Autofagasta-Sierra Gorda

Publié le par Jean Pierre

Salut,

je suis parti ce matin (29/01) à 6h15 d'Autofagasta où il faisait encore nuit lorsque je suis monté sur le vélo. J'ai donc mis les lumières pour une bonne heure. Pas le temps de s'échauffer car ça grimpe tout de suite et pendant 12km. Je monte dans les gorges d'une "Quebrada" encaissée, pentu et très sombre. Les Andes, à cet endroit, sont faites d'un mélange de terre, de sable et de cailloux qui donne une couleur très terne, presque noir, au paysage qui m'entoure. Passé le sommet de ce premier col je sors, avec le soleil, sur un plateau désertique. Mon ami le vent est aujourd'hui un ennemi car il souffle de face alors que je pédale sur de longues lignes droites montantes. Je pars aujourd'hui du niveau de la mer pour atteindre El Tatio à 5450m en passant d'abord par Calama qui se situ tout de même à 2350m.

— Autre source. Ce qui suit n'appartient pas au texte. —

What follows belongs to an exercise in optimizing a design on an open flow for small area; a production flow would make more cautious choices. Function was checked by simulation only, so behaviour that the tests miss may differ from the original. Power is estimated from default activity; no workload was simulated.

run A:
// writeback_register_file
module writeback_register_file #(
  parameter int DATA_W   = 32,
  parameter int NUM_REGS = 32,
  parameter int COUNT_W  = 16
) (
  input  logic               clk,
  input  logic               Reset,
  input  logic               WriteBackEnableInput,
  input  logic               MemoryReadEnableInput,
  input  logic [DATA_W-1:0]  ALUResultInput,
  input  logic [DATA_W-1:0]  MemoryReadData,
  input  logic [4:0]         DestinationRegisterInput,
  input  logic [4:0]         ReadRegister1,
  input  logic [4:0]         ReadRegister2,
  output logic [DATA_W-1:0]  ReadData1,
  output logic [DATA_W-1:0]  ReadData2,
  output logic [DATA_W-1:0]  WriteBackData,
  output logic [4:0]         WriteBackRegister,
  output logic               WriteBackCommit,
  output logic [COUNT_W-1:0] CommitCount
);
Size: roughly 3200 cells after synthesis, roughly 200 I/O pins, roughly 40000 µm² of cells after synthesis.
clock: 9.0 ns
lec_check: 0
cap_margin: 20
core_margin: 2
core_utilization: 60
slew_margin: 20
synth_hierarchical: 1
synth_minimum_keep_size: 0
standard.sh (not shown) runs the stock make flow with config.mk's settings and CLKGATE_MAP_FILE= SYNTH_SCRIPT=/design/flow/synth_recipe.tcl, a recipe that flattens the netlist after the stock synthesis.
==> flow/flow/run.sh <==
#!/bin/bash
# Standard ORFS layout, with two changes:
#  - ports are buffered with the smallest buffer (buf_1) instead of the
#    cell buffer_ports picks on its own;
#  - clock tree synthesis uses larger sink clusters and no dummy loads.
# ORFS writes each step's full log under orfs/logs/; make's own output is
# kept in standard.log.
set -uo pipefail
export BUFFER_PORTS_ARGS="-buffer_cell sky130_fd_sc_hd__buf_1"
export CTS_ARGS="-sink_clustering_enable -repair_clock_nets -buf_list sky130_fd_sc_hd__clkbuf_4 -sink_clustering_size 8 -sink_clustering_max_diameter 40 -dont_use_dummy_load"
bash standard.sh finish > standard.log 2>&1
Input changes introduced in run B (baseline for comparison: run A):
diff --git a/flow/flow/run.sh b/flow/flow/run.sh
--- a/flow/flow/run.sh
+++ b/flow/flow/run.sh
@@ -9,3 +9,3 @@
 export BUFFER_PORTS_ARGS="-buffer_cell sky130_fd_sc_hd__buf_1"
-export CTS_ARGS="-sink_clustering_enable -repair_clock_nets -buf_list sky130_fd_sc_hd__clkbuf_4 -sink_clustering_size 8 -sink_clustering_max_diameter 40 -dont_use_dummy_load"
+export CTS_ARGS="-sink_clustering_enable -repair_clock_nets -buf_list sky130_fd_sc_hd__clkbuf_8 -sink_clustering_size 14 -sink_clustering_max_diameter 50 -dont_use_dummy_load"
 bash standard.sh finish > standard.log 2>&1
Notes after the runs:
Between run A and run B, the final critical-path required period is lower for run A.
Comparing run A against run B, there is no change at all in overall die area.
When run B is set beside run A, its total power turns out to be 1.6% larger.
Routed wire length of run A is on par with run B.
Run B: synthesis-to-finish area growth is 0.51 points higher than what run A reported.
Against run A, run B comes in 280 µm lower on met2 layer wire length in the routed design.
Area: run B vs run A -> run B larger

Sur la route pour rejoindre Sierra Gorda, ou je suis ce soir, je ne croise qu'un seul "pueblocito" où je m'arrête d'ailleurs pour déjeuner et faire une pause de deux heures. Je ne peux pas patienter plus car je suis trop impatient, je repars donc en pleine chaleur avec assez d'eau pour les 75km qui m'attendent. Mais je dois être chanceux car le vent me pousse maintenant dans le dos afin de faciliter mon trajet ce qui fait qu'en moins de trois heures j'atteins mon but. Mon trajet fût, dans sa première partie, gaché par des fils électriques peu esthétiques longeant la route et, dans sa deuxième partie, ponctué de multiples petites "oficina" de salpetre en ruines. Sur la route la chaleur était atténué par le vent mais ici, dans le village, c'est un véritable four. Il doit faire près de 45 degrès alors je vais passer la soirée tranquille afin de recharger les batteries.

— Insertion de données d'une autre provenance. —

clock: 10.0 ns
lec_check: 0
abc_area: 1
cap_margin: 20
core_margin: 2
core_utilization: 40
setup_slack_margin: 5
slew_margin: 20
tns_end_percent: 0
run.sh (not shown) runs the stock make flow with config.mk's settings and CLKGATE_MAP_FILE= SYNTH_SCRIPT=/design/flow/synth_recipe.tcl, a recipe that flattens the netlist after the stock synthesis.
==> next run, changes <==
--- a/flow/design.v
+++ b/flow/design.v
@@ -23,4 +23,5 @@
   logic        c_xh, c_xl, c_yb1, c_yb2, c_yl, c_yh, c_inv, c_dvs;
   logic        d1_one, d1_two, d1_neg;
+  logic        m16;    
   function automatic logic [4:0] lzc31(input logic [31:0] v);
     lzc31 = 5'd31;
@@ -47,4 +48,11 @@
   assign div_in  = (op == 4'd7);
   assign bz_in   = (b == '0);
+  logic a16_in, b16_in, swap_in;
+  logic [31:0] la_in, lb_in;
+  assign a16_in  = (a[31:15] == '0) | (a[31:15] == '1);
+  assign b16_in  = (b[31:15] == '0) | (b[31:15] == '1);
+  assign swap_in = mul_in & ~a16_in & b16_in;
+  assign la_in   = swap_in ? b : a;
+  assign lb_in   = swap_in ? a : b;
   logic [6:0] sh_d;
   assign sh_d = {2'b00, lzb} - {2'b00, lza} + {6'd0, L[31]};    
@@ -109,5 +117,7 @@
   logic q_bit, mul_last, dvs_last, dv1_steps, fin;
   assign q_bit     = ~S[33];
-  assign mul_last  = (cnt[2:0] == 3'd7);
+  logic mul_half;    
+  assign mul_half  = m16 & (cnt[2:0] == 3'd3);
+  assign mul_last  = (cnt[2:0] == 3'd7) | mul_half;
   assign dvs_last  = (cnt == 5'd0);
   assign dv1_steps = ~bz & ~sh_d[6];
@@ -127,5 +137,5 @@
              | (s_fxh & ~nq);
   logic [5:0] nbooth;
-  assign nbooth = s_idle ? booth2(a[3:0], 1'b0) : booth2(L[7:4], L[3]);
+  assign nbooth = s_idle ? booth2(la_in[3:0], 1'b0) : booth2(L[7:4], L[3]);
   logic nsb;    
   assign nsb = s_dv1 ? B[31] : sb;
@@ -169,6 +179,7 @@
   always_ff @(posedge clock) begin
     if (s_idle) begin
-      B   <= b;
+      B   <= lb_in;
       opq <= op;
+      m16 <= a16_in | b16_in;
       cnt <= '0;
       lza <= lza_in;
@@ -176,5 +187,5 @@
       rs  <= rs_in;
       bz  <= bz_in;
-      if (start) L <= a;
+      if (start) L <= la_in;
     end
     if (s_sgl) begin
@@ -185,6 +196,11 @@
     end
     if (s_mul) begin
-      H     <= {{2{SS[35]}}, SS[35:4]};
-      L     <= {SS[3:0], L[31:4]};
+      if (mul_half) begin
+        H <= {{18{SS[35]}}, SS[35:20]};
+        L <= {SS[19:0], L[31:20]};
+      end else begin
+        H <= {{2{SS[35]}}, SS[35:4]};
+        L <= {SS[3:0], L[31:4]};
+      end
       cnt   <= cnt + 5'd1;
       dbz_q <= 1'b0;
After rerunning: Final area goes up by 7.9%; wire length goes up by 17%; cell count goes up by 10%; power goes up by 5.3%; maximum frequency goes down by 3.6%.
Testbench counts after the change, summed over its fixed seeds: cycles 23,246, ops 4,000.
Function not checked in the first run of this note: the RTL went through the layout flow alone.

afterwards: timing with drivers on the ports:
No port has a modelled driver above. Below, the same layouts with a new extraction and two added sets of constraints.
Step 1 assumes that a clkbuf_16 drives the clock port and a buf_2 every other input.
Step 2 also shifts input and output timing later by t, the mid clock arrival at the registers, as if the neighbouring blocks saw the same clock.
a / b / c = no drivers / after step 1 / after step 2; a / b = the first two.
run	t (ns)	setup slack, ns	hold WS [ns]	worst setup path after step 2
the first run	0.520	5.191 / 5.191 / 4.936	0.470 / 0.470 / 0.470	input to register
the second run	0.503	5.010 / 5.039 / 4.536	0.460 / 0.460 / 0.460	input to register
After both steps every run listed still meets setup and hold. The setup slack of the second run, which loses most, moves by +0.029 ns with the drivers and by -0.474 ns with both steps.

Je repars tôt demain matin pour effectuer les 65km qui me séparent de Calama. J'aimerais l'atteindre vers 10h afin de pouvoir visiter la célèbre mine demain après midi (si je peux ). Comme chantait Capdevielle : "Quand t'es dans le désert, depuis trop longtemps, Tu t'demandes à qui ça sert, Toutes les règles un peu truquées du jeu qu'on veut t'faire jouer, Les yeux bandés." Et bien moi je me pose bien la question et en attendant je monte, je monte vers mon rêve, ses Andes profondent que j'attends depuis si longtemps. Je vais monter si près des étoiles et du soleil mais ne vous inquiétez pas je ne me brulerais pas les ailes, j'aime trop la vie.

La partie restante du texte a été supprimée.